Meu índio já estava pronto. Ainda se fazia em casa, com as penas do aviário próximo, morim, costura e cola. Era inevitável a repetição. E era azul e branco. Desconfio que aqueles índios eram americanos, pois sempre tinha que colocar tiras de esparadrapo nas bochechas e machadinhas na mão. Estava pronto para a matinê no Social Atlas Clube. E a volta era um desconsolo. Após tantas voltas em torno do salão e eu era um pássaro depenado. Talvez fosse castigo pela maldade com as galinhas.

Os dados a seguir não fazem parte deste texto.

From an optimization exercise on the open Yosys and OpenROAD flow, aimed at small area, a short achievable clock period and few clock cycles; shortcuts taken in it are not production practice. Function was checked by simulation only, so behaviour that the tests miss may differ from the original. Power and IR drop assume default switching activity.

Setup of lane 1:
## cpu_top
module cpu_top (
    input  logic  clk_i,
    input  logic  rst_i,
    output logic  cyc_o,
    output logic  stb_o,
    output logic  we_o,
    output cpu_pkg::sel_t  sel_o,
    output cpu_pkg::word_t adr_o,
    output cpu_pkg::word_t dat_o,
    input  logic  ack_i,
    input  logic  err_i,
    input  cpu_pkg::word_t dat_i
);
    logic        rf_we;
    logic [4:0]  rf_wid;
    logic [31:0] rf_rsel;
    logic [30:0] rf_valid;
    logic [63:0] pc;
    logic [63:0] rd;
    logic [63:0] op;
    logic [63:0] tmp;
    logic [40:0] imm;
    logic [5:0]  amt;
    logic        big, sub;
    logic        s_mov, s_shl, s_shr, s_as, s_or, s_and, s_xor;
    logic [63:0] result;
    logic        z_sub, z_tb;
    assign sel_o = 8'hff;
    assign stb_o = cyc_o;
    logic [63:0] dato;
    assign dat_o = dato;
    cpu_control u_control (
        .clk_i      (clk_i),
        .rst_i      (rst_i),
        .cyc_o      (cyc_o),
        .we_o       (we_o),
        .adr_o      (adr_o),
        .ack_i      (ack_i),
        .err_i      (err_i),
        .dat_i      (dat_i),
        .rf_we_o    (rf_we),
        .rf_wid_o   (rf_wid),
        .rf_rsel_o  (rf_rsel),
        .rf_valid_i (rf_valid),
        .pc_o       (pc),
        .rd_i       (rd),
        .dato_o     (dato),
        .op_o       (op),
        .tmp_o      (tmp),
        .imm_o      (imm),
        .amt_o      (amt),
        .big_o      (big),
        .sub_o      (sub),
        .s_mov_o    (s_mov),
        .s_shl_o    (s_shl),
        .s_shr_o    (s_shr),
        .s_as_o     (s_as),
        .s_or_o     (s_or),
        .s_and_o    (s_and),
        .s_xor_o    (s_xor),
        .result_i   (result),
        .z_sub_i    (z_sub),
        .z_tb_i     (z_tb)
    );
    cpu_regfile u_regfile (
        .clk_i   (clk_i),
  ...
export LEC_CHECK = 0
export CAP_MARGIN = 20
export CORE_MARGIN = 2
export CORE_UTILIZATION = 40
export CTS_CLUSTER_DIAMETER = 80
export CTS_CLUSTER_SIZE = 28
export PLACE_DENSITY = 0.75
export SETUP_SLACK_MARGIN = 5
export SLEW_MARGIN = 20
create_clock -name core_clock -period 10.0 [get_ports {clk_i}]
standard.sh (not shown) runs the stock make flow with config.mk's settings and CLKGATE_MAP_FILE= SYNTH_SCRIPT=/design/flow/synth_recipe.tcl, a recipe that flattens the netlist after the stock synthesis.
==> flow/flow/run.sh <==
#!/bin/bash
set -euo pipefail
bash standard.sh SETUP_SLACK_MARGIN=5.8 "BUFFER_PORTS_ARGS=-buffer_cell sky130_fd_sc_hd__buf_4" finish > standard_flow.log 2>&1
Lane 1 completed; timing, DRC and antenna clean
Testbench counts of lane 1, summed over its fixed seeds: cycles 26,659.
For lane 5, these inputs were changed with respect to lane 1:
# lane 1
export LEC_CHECK = 0
export CAP_MARGIN = 20
export CORE_MARGIN = 2
export CORE_UTILIZATION = 40
export CTS_CLUSTER_DIAMETER = 80
export CTS_CLUSTER_SIZE = 28
export PLACE_DENSITY = 0.75
export SETUP_SLACK_MARGIN = 5
export SLEW_MARGIN = 20
create_clock -name core_clock -period 10.0 [get_ports {clk_i}]
# lane 5
export LEC_CHECK = 0
export CAP_MARGIN = 20
export CORE_MARGIN = 2
export CORE_UTILIZATION = 50
export CTS_CLUSTER_DIAMETER = 80
export CTS_CLUSTER_SIZE = 28
export SETUP_SLACK_MARGIN = 5
export SLEW_MARGIN = 20
create_clock -name core_clock -period 10.0 [get_ports {clk_i}]
==> comparison <==
Lane 5 drops more vias than lane 1. Relative to lane 1, the number of antenna diodes of lane 5 is higher by 13. From lane 1 to lane 5 the numbers moved as follows: design area now smaller, fmax now larger. Starting DRC count in detailed routing of lane 5 exceeds that of lane 1 by a few percent. u_control.pc[60] as the destination of the critical timing path was reported by lane 1, and adr_o[47] by lane 5. Relative to lane 1, the minimum clock period of lane 5 is lower by 0.073 ns. Lane 5 vs lane 1, first-pass GRT wire length went up by 16 mm. Lane 5: clock-buffer cell count is 22% higher than what lane 1 reported. The total power in lane 5 sits about 2.8% above the value recorded for lane 1. In lane 5, design internal power is higher than in lane 1. On synthesis-stage register bit count, lane 5 and lane 1 are neck and neck.
Source: an optimization exercise on an open RTL-to-GDS flow (aim: small area, a short achievable clock period and few clock cycles per item). Production flows keep margins and buffers that such runs may drop. Function was checked by simulation only, so behaviour that the tests miss may differ from the original. Power and IR drop assume default switching activity.

==> flow/design.v (excerpt) <==
module pattern_date_time_parser_top (
    input  logic                i_clk,
    input  logic                i_rst_n,
    input  logic                i_in_valid,
    output logic                o_in_stall,
    input  logic [8:0]          i_in_data,
    output logic                o_out_valid,
    input  logic                i_out_stall,
    output logic [50:0]         o_out_data,
    input  logic                i_cfg_wr_en,
    input  logic [0:0]          i_cfg_index,
    input  logic [63:0]         i_cfg_wdata
);
    logic [63:0] r_codes;
    logic [4:0]  r_len;          
    logic        r_cz;           
    logic [4:0]  len;            
    logic        r_hv;           
    logic [5:0]  r_head;
    logic        r_stall;
    logic        hv_n, last_n, first_n, ov_n, first, ov;
    logic [5:0]  in_item;
    logic        in_dig;
    logic        step;
    logic        head_load;
    always_ff @(posedge i_clk) begin
        if (!i_rst_n) begin
            r_len <= '0;
            r_cz  <= 1'b1;
        end else if (i_cfg_wr_en) begin
            if (i_cfg_index == pdtp_pkg::C_REG_PATTERN_CODES)
                r_cz <= 1'b0;
            else
  ...
For scale: about 130 I/O pins, ~9100 µm² of cells after synthesis.
Settings: LEC_CHECK=0, ABC_AREA=1, CAP_MARGIN=20, CORE_MARGIN=2, CORE_UTILIZATION=40, CTS_BUF_LIST=sky130_fd_sc_hd__clkbuf_8, CTS_CLUSTER_SIZE=30, PLACE_DENSITY=0.75, SLEW_MARGIN=20; clock period 10.5 ns.
standard.sh (not shown) runs the stock make flow with config.mk's settings and CLKGATE_MAP_FILE= SYNTH_SCRIPT=/design/flow/synth_recipe.tcl, a recipe that flattens the netlist after the stock synthesis.
==> flow/flow/run.sh <==
#!/bin/bash
# Own layout flow: the standard ORFS flow (standard.sh), unchanged except
#  - port buffers use a small fast buffer cell (every port still gets one);
set -euo pipefail
export BUFFER_PORTS_ARGS="-buffer_cell sky130_fd_sc_hd__buf_1"
export SETUP_SLACK_MARGIN=7.3
bash standard.sh > standard.log 2>&1
The baseline passed the timing, DRC and antenna checks.
Testbench counts at the start, summed over its fixed seeds: cycles 233,181, chars 233,009.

Os dias corriam – e muito rápido. E era terça-feira gorda. E não conseguia entender por que não tinha clube. “Vamos ver o carnaval na Estação.”

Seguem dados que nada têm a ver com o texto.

Context: an optimization exercise on an open-source flow, tuned for small area, a short achievable clock period and few clock cycles per item. The choices shown serve that exercise and are no tape-out recipe.
At most, simulation tests tie the RTL to the original design; equivalence was not proved.
The RTL of run 1 was laid out without a check of its function.
Power figures rest on the tool's default switching activity, not on a simulated workload.

## flow/run.sh

```bash
#!/bin/bash
# synth_recipe.tcl (not shown) runs the flow's synth.tcl, then flattens the netlist and writes it again
# the make line also repeats each setting of config.mk as NAME=value (left out here)
make -C /OpenROAD-flow-scripts/flow DESIGN_CONFIG=/design/flow/config.mk WORK_HOME=/design/flow/orfs CLKGATE_MAP_FILE= SYNTH_SCRIPT=/design/flow/synth_recipe.tcl finish
```

## flow/config.mk

```make
export PLATFORM = sky130hd
export DESIGN_NAME = xoroshiro_range_generator_top
export DESIGN_NICKNAME = xoroshiro_range_generator_top
export VERILOG_FILES = /design/flow/design.v
export SDC_FILE = /design/flow/constraint.sdc
export NUM_CORES = 4
export LEC_CHECK = 0
export CAP_MARGIN = 20
export CORE_MARGIN = 2
export CORE_UTILIZATION = 50
export SETUP_SLACK_MARGIN = 1.7
export SLEW_MARGIN = 20
```

## flow/design.v

```verilog
package xrg_pkg;
  localparam int unsigned WORD_W = 64;
  localparam logic [WORD_W-1:0] ALL_ONES = '1;
  localparam int unsigned ROT_A   = 55;
  localparam int unsigned SHIFT_B = 14;
  localparam int unsigned ROT_C   = 36;
  localparam logic [WORD_W-1:0] SEED0_RESET = WORD_W'(1);
  localparam logic [WORD_W-1:0] SEED1_RESET = WORD_W'(0);
  localparam int unsigned CFG_IDX_W = 1;
  localparam logic [CFG_IDX_W-1:0] CFG_SEED0 = 1'b0;
  localparam logic [CFG_IDX_W-1:0] CFG_SEED1 = 1'b1;
  localparam logic [1:0] REQ_RAW  = 2'd0;
  localparam logic [1:0] REQ_UPTO = 2'd1;
  localparam logic [1:0] REQ_SPAN = 2'd2;
  localparam int unsigned QDEPTH  = 2;
  localparam int unsigned QPTR_W  = (QDEPTH > 1) ? $clog2(QDEPTH) : 1;
  localparam int unsigned QCNT_W  = $clog2(QDEPTH + 1);
  localparam int unsigned DIV_STEPS = WORD_W;
  localparam int unsigned DCNT_W    = $clog2(DIV_STEPS);
  typedef enum logic {
    OP_PASS = 1'b0,
    OP_MOD  = 1'b1
  } xrg_op_t;
  typedef struct packed {
    logic [1:0]        req_type;
    logic [WORD_W-1:0] bound_low;
    logic [WORD_W-1:0] bound_high;
  } xrg_req_t;
  typedef struct packed {
    logic [WORD_W-1:0] value;
    logic              range_error;
  } xrg_rsp_t;
  typedef struct packed {
    xrg_op_t           op;
    logic [WORD_W-1:0] operand;
    logic [WORD_W-1:0] bound;
    logic [WORD_W-1:0] offset;
    logic              err;
  } xrg_job_t;
  localparam int unsigned JOB_W = 1 + 3 * WORD_W + 1;
  function automatic logic [WORD_W-1:0] rotl(input logic [WORD_W-1:0] v,
                                             input int unsigned amt);
    rotl = (v << amt) | (v >> (WORD_W - amt));
  endfunction
endpackage
import xrg_pkg::*;
module xrg_front
(
  input  logic                          clk,
  input  logic                          rst,
  input  logic                          adv,
  input  logic                          cfg_valid,
  input  logic [xrg_pkg::CFG_IDX_W-1:0] cfg_index,
  input  logic [xrg_pkg::WORD_W-1:0]    cfg_data,
  output logic [xrg_pkg::WORD_W-1:0]    raw
);
  logic [WORD_W-1:0] gen0;
  logic [WORD_W-1:0] gen1;
  logic [WORD_W-1:0] mix;
  logic [WORD_W-1:0] gen0_next;
  logic [WORD_W-1:0] gen1_next;
  logic raw_co;
  xrg_add #(.W(WORD_W)) u_raw (.a(gen0), .b(gen1), .ci(1'b0), .s(raw), .co(raw_co));
  assign mix       = gen0 ^ gen1;
  assign gen0_next = ((gen0 << ROT_A) | (gen0 >> (WORD_W-ROT_A))) ^ mix ^ (mix << SHIFT_B);
  assign gen1_next = ((mix << ROT_C) | (mix >> (WORD_W-ROT_C)));
  always_ff @(posedge clk) begin
    if (rst) begin
      gen0 <= SEED0_RESET;
      gen1 <= SEED1_RESET;
    end else begin
      if (cfg_valid && cfg_index == CFG_SEED0) gen0 <= cfg_data;
      else if (adv)                            gen0 <= gen0_next;
      if (cfg_valid && cfg_index == CFG_SEED1) gen1 <= cfg_data;
      else if (adv)                            gen1 <= gen1_next;
    end
  end
endmodule
module xrg_add #(
  parameter int W = 64
) (
  input  logic [W-1:0] a,
  input  logic [W-1:0] b,
  input  logic         ci,
  output logic [W-1:0] s,
  output logic         co
);
  localparam int L = $clog2(W);
  logic [W-1:0] p;
  logic [W-1:0] g;
  logic [W-1:0] gp;
  logic [W-1:0] pp;
  always_comb begin
    p = a ^ b;
    g = a & b;
    gp = g;
    pp = p;
    gp[0] = g[0] | (p[0] & ci);
    for (int l = 0; l < L; l++) begin
      for (int j = 0; j < W; j++) begin
        if (((j + 1) % (2 << l)) == 0) begin
          gp[j] = gp[j] | (pp[j] & gp[j - (1 << l)]);
          pp[j] = pp[j] & pp[j - (1 << l)];
        end
      end
    end
    for (int l = L - 2; l >= 0; l--) begin
      for (int j = 0; j < W; j++) begin
        if ((((j + 1) % (2 << l)) == (1 << l)) && (j >= (2 << l))) begin
          gp[j] = gp[j] | (pp[j] & gp[j - (1 << l)]);
          pp[j] = pp[j] & pp[j - (1 << l)];
        end
      end
    end
    s  = p ^ {gp[W-2:0], ci};
    co = gp[W-1];
  end
endmodule
import xrg_pkg::*;
module xrg_back
(
  input  logic                       clk,
  input  logic                       rst,
  input  logic                       req_valid,
  output logic                       req_stall,
  input  xrg_pkg::xrg_req_t          req,
  input  logic                       cfg_valid,
  input  logic [xrg_pkg::WORD_W-1:0] raw,
  output logic                       adv,
  output logic                       rsp_valid,
  input  logic                       rsp_stall,
  output xrg_pkg::xrg_rsp_t          rsp
);
  logic       st_a;       
  logic       st_div;     
  logic       st_fin;     
  logic [4:0] cnt;        
  logic [1:0] kind;
  logic       hi_ones;
  logic       span_lt;
  logic       pend;       
  logic       err;
  logic [63:0] r;
  logic [63:0] b1;
  logic [63:0] rawq;      
  logic [63:0] nlo;       
  logic take;
  logic out_free;
  assign take     = req_valid && !req_stall;
  assign out_free = !rsp_valid || !rsp_stall;
  assign rsp      = {r, err};
  logic        take_span;
  logic [63:0] diff;
  logic        diff_co;
  assign take_span = (req.req_type == REQ_SPAN);
  xrg_add #(.W(64)) u_diff (
    .a (req.bound_high), .b (~req.bound_low & {64{take_span}}), .ci (take_span),
    .s (diff), .co (diff_co)
  );
  logic [63:0] s1;
  logic [63:0] s2;
  logic [63:0] s3;
  logic        k1;
  logic        k2;
  logic        k3;
  logic        c1;
  logic        c2;
  logic        c3;
  logic [63:0] r_div;
  logic [66:0] t3x;
  logic [66:0] t3y;
  logic [66:0] t3z;
  logic [66:0] t3s;
  logic [66:0] t3c;
  logic [66:0] t3;
  logic        t3_co;
  xrg_add #(.W(64)) u_s1 (.a (r), .b (~b1),                 .ci (1'b0), .s (s1), .co (k1));
  xrg_add #(.W(64)) u_s2 (.a (r), .b (~{b1[62:0], 1'b1}),   .ci (1'b0), .s (s2), .co (k2));
  assign t3x = {3'b000, r};
  assign t3y = {3'b111, ~b1};
  assign t3z = {2'b11, ~b1, 1'b0};
  assign t3s = t3x ^ t3y ^ t3z;
  assign t3c = {(t3x[65:0] & t3y[65:0]) | (t3x[65:0] & t3z[65:0]) | (t3y[65:0] & t3z[65:0]), 1'b0};
  xrg_add #(.W(67)) u_s3 (.a (t3s), .b (t3c), .ci (1'b0), .s (t3), .co (t3_co));
  assign s3 = t3[63:0];
  assign c1 = k1;
  assign c2 = k2 && !b1[63];
  assign c3 = !t3[66];
  always_comb begin
    if (c3)      r_div = s3;
    else if (c2) r_div = s2;
    else if (c1) r_div = s1;
    else         r_div = r;
  end
  logic [31:0] pv;        
  logic [4:0]  k;
  logic [63:0] bn;
  always_comb begin
    for (int i = 0; i < 32; i++) begin
      pv[31 - i] = b1[63 - 2*i] | b1[62 - 2*i];
    end
  end
  logic [15:0] z2;
  logic [15:0] n2;
  logic [7:0]  z4;
  logic [15:0] n4;
  logic [3:0]  z8;
  logic [11:0] n8;
  logic [1:0]  z16;
  logic [7:0]  n16;
  always_comb begin
    for (int g = 0; g < 16; g++) begin
      z2[g] = !(pv[2*g+1] || pv[2*g]);
      n2[g] = !pv[2*g+1];
    end
    for (int g = 0; g < 8; g++) begin
      z4[g] = z2[2*g+1] && z2[2*g];
      n4[2*g +: 2] = z2[2*g+1] ? {1'b1, n2[2*g]} : {1'b0, n2[2*g+1]};
    end
    for (int g = 0; g < 4; g++) begin
      z8[g] = z4[2*g+1] && z4[2*g];
      n8[3*g +: 3] = z4[2*g+1] ? {1'b1, n4[2*(2*g) +: 2]} : {1'b0, n4[2*(2*g+1) +: 2]};
    end
    for (int g = 0; g < 2; g++) begin
      z16[g] = z8[2*g+1] && z8[2*g];
      n16[4*g +: 4] = z8[2*g+1] ? {1'b1, n8[3*(2*g) +: 3]} : {1'b0, n8[3*(2*g+1) +: 3]};
    end
    k = z16[1] ? {1'b1, n16[3:0]} : {1'b0, n16[7:4]};
  end
  logic b_zero;
  assign b_zero = z16[1] && z16[0];
  logic [63:0] sh1;
  logic [63:0] sh2;
  logic [63:0] sh3;
  logic [63:0] sh4;
  assign sh1 = k[4] ? {b1[31:0],  {32{1'b1}}} : b1;
  assign sh2 = k[3] ? {sh1[47:0], {16{1'b1}}} : sh1;
  assign sh3 = k[2] ? {sh2[55:0], {8{1'b1}}}  : sh2;
  assign sh4 = k[1] ? {sh3[59:0], {4{1'b1}}}  : sh3;
  assign bn  = k[0] ? {sh4[61:0], {2{1'b1}}}  : sh4;
  logic is_raw;
  logic is_upto;
  logic is_span;
  logic a_go;             
  logic a_div;            
  logic a_fin;            
  logic a_done;           
  logic a_zero;           
  logic div_last;
  assign is_raw   = (kind == REQ_RAW);
  assign is_upto  = (kind == REQ_UPTO);
  assign is_span  = (kind == REQ_SPAN);
  assign a_go     = st_a && out_free;
  assign a_div    = (is_upto && !hi_ones && !b_zero) ||
                    (is_span && !span_lt && !hi_ones && !b_zero);
  assign a_fin    = is_span && !span_lt && !hi_ones && b_zero;
  assign a_done   = !a_div && !a_fin;
  assign a_zero   = (kind == 2'd3) || (is_upto && !hi_ones && b_zero) ||
                    (is_span && (span_lt || (!hi_ones && b_zero)));
  assign div_last = (cnt == 5'd0);
  always_comb begin
    adv = 1'b0;
    if (st_a && pend) begin
      case (kind)
        REQ_RAW:  adv = 1'b1;
        REQ_UPTO: adv = hi_ones || !b_zero;
        REQ_SPAN: adv = !span_lt && (hi_ones || !b_zero);
        default:  adv = 1'b0;
      endcase
    end
  end
  logic       n_a;
  logic       n_div;
  logic       n_fin;
  logic [4:0] n_cnt;
  logic [1:0] n_kind;
  always_comb begin
    n_a   = st_a && !out_free;
    n_div = 1'b0;
    n_fin = 1'b0;
    n_cnt = cnt;
    if (a_go) begin
      n_div = a_div;
      n_fin = a_fin;
      n_cnt = k;
    end
    if (st_div) begin
      n_cnt = cnt - 5'd1;
      if (!div_last)    n_div = 1'b1;
      else if (is_span) n_fin = 1'b1;
    end
    if (take) begin
      n_a = 1'b1;
    end
    n_kind = take ? req.req_type : kind;
  end
  always_ff @(posedge clk) begin
    if (rst) begin
      st_a      <= 1'b0;
      st_div    <= 1'b0;
      st_fin    <= 1'b0;
      rsp_valid <= 1'b0;
      req_stall <= 1'b0;
    end else begin
      st_a   <= n_a;
      st_div <= n_div;
      st_fin <= n_fin;
      req_stall <= n_a || (n_div && !(n_cnt == 5'd0 && n_kind != REQ_SPAN));
      if ((a_go && a_done) || (st_div && div_last && !is_span) || st_fin) begin
        rsp_valid <= 1'b1;
      end else if (!rsp_stall) begin
        rsp_valid <= 1'b0;
      end
    end
  end
  always_ff @(posedge clk) begin
    cnt <= n_cnt;
    if (st_a) pend <= 1'b0;
    if (st_div) begin
      r <= r_div;
    end else if (st_fin) begin
      r <= s1;
    end else if (a_go) begin
      r   <= a_zero ? 64'd0 : rawq;
      err <= is_span && span_lt;
    end
    if (take) begin
      b1 <= diff;
    end else if (a_go) begin
      b1 <= a_fin ? nlo : bn;
    end else if (st_div) begin
      b1 <= div_last ? nlo : {2'b00, b1[63:2]};
    end
    if (take) begin
      rawq     <= raw;
      nlo      <= ~req.bound_low;
      kind     <= req.req_type;
      hi_ones  <= (req.bound_high == ALL_ONES);
      span_lt  <= !diff_co;
      pend     <= !cfg_valid;
    end
  end
endmodule
import xrg_pkg::*;
module xoroshiro_range_generator_top
(
  input  logic                 clk,
  input  logic                 rst,
  input  logic                 req_valid,
  output logic                 req_stall,
  input  xrg_pkg::xrg_req_t             req,
  output logic                 rsp_valid,
  input  logic                 rsp_stall,
  output xrg_pkg::xrg_rsp_t             rsp,
  input  logic                 cfg_valid,
  output logic                 cfg_ready,
  input  logic [xrg_pkg::CFG_IDX_W-1:0] cfg_index,
  input  logic [xrg_pkg::WORD_W-1:0]    cfg_data
);
  logic                      adv;
  logic [xrg_pkg::WORD_W-1:0] raw;
  assign cfg_ready = 1'b1;
  xrg_front u_front (
    .clk       (clk),
    .rst       (rst),
    .adv       (adv),
    .cfg_valid (cfg_valid),
    .cfg_index (cfg_index),
    .cfg_data  (cfg_data),
    .raw       (raw)
  );
  xrg_back u_back (
    .clk       (clk),
    .rst       (rst),
    .req_valid (req_valid),
    .req_stall (req_stall),
    .req       (req),
    .cfg_valid (cfg_valid),
    .raw       (raw),
    .adv       (adv),
    .rsp_valid (rsp_valid),
    .rsp_stall (rsp_stall),
    .rsp       (rsp)
  );
endmodule
```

Era o coreto, a banda, a fita com os sambas, os fogos…

Era o falatório: chegou a Portela! E começava: a vibração, o canto, o sorriso no rosto e a compenetração que as coisas sérias exigem. Não tinha corda, nem tapume, muito menos arquibancada. Éramos iguais na diferença. Todo mundo ali era especial: desfilavam na Portela. Que escola rica, meu Deus! E aquela exaltação.

Terminados o canto e o batuque, calmamente, em seus lugares, começavam a caminhar. O apito surgia no ar para conduzir aquela massa. E todo mundo atrás. A Carolina Machado ainda nem existia pra mim. Sabia que era uma rua, escura, as estrelas lá no alto, o arrastar dos sapatos, zumzumzum do vozerio, gargalhadas, guizos, o chilfo do tafetá, vagalumes de paetês, espelhos, pedraria, a turba e o turbante, o cantante, o rodante. Era noite.

O destino era Madureira. “Lá vem Portela!!!” Os fogos anunciavam. O Império já passara. E a multidão aglomerada ao longo da Edgard Romero, o coreto, todos aguardando, cantando e seguindo aquela imponência.

Acabara o carnaval. O trânsito sendo aberto, os últimos foliões, os que teimavam em prolongar a festa.

Minhas lembranças são mosaico de anos misturados, em cuja essência mergulhei para nunca mais sair.

Descobri minha verdade, disfarçada de discreta paixão.

Hoje sei a alegria e a dor do amor. Cresci, insistindo na fidelidade do primeiro amor, porque pra sempre.

Descobri que a Portela e Oswaldo Cruz são a mesma geografia. São o meu país.